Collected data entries
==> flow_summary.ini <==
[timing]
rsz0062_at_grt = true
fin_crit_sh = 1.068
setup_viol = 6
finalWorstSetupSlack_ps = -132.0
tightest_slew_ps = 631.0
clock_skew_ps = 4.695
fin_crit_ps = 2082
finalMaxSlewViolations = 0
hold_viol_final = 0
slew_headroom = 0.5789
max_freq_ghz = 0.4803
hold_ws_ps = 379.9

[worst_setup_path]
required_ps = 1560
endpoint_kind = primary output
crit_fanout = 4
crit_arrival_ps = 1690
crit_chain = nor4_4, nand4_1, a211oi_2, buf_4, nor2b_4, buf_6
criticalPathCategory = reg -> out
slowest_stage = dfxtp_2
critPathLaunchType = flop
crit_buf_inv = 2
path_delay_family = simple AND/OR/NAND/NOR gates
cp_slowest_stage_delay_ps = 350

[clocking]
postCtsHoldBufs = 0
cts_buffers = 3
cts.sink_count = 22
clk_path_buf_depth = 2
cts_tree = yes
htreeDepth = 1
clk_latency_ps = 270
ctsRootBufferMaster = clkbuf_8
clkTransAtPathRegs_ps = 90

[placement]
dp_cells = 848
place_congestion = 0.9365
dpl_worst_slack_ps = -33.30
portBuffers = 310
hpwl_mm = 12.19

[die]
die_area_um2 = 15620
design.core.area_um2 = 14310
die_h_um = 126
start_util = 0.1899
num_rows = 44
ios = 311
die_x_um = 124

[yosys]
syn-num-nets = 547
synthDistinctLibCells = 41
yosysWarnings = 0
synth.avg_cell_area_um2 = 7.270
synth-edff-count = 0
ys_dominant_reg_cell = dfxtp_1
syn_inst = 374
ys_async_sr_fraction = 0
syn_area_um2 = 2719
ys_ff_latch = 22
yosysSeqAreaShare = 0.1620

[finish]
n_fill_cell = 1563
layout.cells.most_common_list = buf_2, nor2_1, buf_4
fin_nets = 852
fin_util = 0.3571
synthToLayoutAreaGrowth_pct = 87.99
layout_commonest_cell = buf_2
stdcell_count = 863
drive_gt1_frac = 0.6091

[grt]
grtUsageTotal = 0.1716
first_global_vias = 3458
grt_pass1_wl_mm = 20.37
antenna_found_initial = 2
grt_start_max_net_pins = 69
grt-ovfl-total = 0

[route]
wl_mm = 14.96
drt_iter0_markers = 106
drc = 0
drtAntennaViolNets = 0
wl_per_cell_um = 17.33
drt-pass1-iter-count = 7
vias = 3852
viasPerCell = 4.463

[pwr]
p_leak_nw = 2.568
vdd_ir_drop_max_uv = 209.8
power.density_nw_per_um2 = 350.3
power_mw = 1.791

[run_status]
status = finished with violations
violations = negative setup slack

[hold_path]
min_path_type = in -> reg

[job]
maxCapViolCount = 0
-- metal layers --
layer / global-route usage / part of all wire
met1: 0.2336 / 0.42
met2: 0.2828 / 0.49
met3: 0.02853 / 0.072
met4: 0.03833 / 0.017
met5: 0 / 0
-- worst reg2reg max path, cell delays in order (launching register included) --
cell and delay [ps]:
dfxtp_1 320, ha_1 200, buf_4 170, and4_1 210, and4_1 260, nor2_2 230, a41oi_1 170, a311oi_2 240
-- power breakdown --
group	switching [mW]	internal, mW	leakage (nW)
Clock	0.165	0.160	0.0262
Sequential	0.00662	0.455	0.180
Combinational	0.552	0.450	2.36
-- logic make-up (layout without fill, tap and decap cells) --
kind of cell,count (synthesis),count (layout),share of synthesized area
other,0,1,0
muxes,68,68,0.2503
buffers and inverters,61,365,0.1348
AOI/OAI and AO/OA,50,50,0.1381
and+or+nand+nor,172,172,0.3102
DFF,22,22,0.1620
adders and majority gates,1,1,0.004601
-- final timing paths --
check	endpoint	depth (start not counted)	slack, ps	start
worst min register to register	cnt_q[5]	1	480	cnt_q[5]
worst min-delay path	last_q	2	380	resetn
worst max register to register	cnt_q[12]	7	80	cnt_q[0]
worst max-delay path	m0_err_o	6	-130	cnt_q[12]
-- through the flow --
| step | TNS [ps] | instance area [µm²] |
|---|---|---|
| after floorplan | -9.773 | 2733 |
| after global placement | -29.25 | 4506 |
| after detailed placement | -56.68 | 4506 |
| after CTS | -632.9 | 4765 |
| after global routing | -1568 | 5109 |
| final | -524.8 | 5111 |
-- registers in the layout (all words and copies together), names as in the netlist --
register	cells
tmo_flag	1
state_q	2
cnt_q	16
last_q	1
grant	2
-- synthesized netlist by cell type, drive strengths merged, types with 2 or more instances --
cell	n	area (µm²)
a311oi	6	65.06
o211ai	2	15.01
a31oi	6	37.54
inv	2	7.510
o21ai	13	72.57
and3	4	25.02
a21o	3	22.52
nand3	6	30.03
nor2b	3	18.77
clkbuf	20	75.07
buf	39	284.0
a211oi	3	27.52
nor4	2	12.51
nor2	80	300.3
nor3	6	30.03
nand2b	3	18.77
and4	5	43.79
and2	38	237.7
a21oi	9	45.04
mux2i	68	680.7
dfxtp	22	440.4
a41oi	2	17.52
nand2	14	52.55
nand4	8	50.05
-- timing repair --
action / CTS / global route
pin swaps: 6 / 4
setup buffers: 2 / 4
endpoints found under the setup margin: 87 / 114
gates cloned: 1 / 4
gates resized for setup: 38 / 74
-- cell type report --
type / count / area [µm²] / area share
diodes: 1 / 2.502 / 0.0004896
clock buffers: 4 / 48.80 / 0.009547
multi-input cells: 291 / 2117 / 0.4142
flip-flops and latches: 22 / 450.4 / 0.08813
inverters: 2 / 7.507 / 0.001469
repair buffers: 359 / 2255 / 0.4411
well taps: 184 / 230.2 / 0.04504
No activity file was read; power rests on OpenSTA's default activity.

WORK INSTRUCTION: The answer should be an exact copy of the lines from the first line of the data through the line with "endpoint_kind = primary output" and should contain nothing else.

SOLVED EXERCISE:
==> flow_summary.ini <==
[timing]
rsz0062_at_grt = true
fin_crit_sh = 1.068
setup_viol = 6
finalWorstSetupSlack_ps = -132.0
tightest_slew_ps = 631.0
clock_skew_ps = 4.695
fin_crit_ps = 2082
finalMaxSlewViolations = 0
hold_viol_final = 0
slew_headroom = 0.5789
max_freq_ghz = 0.4803
hold_ws_ps = 379.9

[worst_setup_path]
required_ps = 1560
endpoint_kind = primary output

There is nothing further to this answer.